What is needed:
A copy is needed of each line in the records that has the word "beat".

Records for the exercise:
----

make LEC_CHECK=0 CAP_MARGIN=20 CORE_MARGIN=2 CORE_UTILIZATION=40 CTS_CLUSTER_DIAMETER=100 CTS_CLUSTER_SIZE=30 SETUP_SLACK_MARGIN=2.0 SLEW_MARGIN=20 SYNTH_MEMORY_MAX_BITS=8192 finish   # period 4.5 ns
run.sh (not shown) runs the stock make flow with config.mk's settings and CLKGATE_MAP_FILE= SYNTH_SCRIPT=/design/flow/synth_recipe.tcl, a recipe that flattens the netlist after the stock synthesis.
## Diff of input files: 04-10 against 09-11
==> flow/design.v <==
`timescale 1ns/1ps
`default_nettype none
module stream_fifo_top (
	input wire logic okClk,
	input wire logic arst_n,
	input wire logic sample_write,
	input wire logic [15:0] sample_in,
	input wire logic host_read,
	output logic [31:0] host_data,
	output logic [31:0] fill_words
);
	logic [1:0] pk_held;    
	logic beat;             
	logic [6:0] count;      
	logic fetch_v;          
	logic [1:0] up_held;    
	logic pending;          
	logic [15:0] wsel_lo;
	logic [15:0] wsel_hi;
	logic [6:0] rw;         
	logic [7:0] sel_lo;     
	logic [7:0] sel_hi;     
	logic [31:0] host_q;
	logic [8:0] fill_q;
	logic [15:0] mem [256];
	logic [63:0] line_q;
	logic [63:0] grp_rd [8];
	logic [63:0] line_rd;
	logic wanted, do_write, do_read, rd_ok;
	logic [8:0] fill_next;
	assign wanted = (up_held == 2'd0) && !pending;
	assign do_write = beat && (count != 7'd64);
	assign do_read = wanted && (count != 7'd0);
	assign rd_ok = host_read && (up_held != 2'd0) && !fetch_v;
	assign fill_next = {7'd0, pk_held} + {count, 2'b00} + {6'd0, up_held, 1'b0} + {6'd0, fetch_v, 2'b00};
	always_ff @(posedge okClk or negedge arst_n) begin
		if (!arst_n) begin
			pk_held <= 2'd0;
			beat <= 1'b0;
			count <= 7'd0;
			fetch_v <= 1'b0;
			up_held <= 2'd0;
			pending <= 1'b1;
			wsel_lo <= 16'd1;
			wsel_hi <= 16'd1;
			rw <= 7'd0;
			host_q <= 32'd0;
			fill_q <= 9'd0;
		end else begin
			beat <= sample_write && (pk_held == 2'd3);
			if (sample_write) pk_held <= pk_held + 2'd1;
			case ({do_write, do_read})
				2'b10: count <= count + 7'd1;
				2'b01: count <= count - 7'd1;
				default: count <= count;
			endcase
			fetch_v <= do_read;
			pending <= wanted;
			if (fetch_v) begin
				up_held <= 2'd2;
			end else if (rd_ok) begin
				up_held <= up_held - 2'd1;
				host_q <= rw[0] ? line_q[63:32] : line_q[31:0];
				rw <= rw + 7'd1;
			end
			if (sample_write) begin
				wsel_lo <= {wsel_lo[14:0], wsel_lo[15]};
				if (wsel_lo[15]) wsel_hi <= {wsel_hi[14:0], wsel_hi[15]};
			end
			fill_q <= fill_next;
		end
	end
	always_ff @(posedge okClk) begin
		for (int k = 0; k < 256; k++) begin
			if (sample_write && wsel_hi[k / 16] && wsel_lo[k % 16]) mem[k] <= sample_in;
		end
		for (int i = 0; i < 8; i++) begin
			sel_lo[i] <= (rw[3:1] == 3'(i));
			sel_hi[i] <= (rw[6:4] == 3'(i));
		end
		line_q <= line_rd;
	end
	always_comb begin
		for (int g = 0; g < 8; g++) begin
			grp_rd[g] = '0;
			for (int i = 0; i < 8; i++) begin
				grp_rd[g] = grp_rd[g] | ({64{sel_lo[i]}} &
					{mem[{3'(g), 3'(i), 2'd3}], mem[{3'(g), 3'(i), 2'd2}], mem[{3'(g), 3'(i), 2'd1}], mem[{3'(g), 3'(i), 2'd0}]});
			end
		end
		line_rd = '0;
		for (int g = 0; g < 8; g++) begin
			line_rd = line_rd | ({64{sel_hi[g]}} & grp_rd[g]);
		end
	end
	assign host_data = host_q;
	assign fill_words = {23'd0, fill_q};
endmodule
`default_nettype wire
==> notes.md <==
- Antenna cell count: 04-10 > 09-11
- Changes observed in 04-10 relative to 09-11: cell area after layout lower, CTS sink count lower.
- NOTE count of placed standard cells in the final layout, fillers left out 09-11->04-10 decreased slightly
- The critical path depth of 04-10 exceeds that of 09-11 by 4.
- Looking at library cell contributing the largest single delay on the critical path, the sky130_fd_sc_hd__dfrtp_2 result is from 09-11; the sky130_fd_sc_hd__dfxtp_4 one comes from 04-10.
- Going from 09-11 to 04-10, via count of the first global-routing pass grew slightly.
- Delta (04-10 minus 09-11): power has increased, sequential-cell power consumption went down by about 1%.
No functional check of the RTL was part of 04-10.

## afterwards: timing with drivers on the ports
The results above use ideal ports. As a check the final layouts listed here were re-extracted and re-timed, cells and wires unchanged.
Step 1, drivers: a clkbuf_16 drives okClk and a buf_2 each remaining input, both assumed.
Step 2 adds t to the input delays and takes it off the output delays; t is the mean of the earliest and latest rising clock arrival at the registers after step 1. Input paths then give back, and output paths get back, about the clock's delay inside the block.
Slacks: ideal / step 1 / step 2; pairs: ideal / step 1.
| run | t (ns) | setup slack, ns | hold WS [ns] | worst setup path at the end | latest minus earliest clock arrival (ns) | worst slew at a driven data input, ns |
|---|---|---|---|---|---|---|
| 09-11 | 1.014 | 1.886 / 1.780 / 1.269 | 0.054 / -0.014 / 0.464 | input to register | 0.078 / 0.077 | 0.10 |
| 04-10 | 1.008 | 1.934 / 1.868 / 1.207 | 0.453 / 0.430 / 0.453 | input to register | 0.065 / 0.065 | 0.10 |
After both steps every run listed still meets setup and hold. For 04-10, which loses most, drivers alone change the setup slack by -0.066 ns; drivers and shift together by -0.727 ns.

----

Result of the task:
	logic beat;             
	assign do_write = beat && (count != 7'd64);
			beat <= 1'b0;
			beat <= sample_write && (pk_held == 2'd3);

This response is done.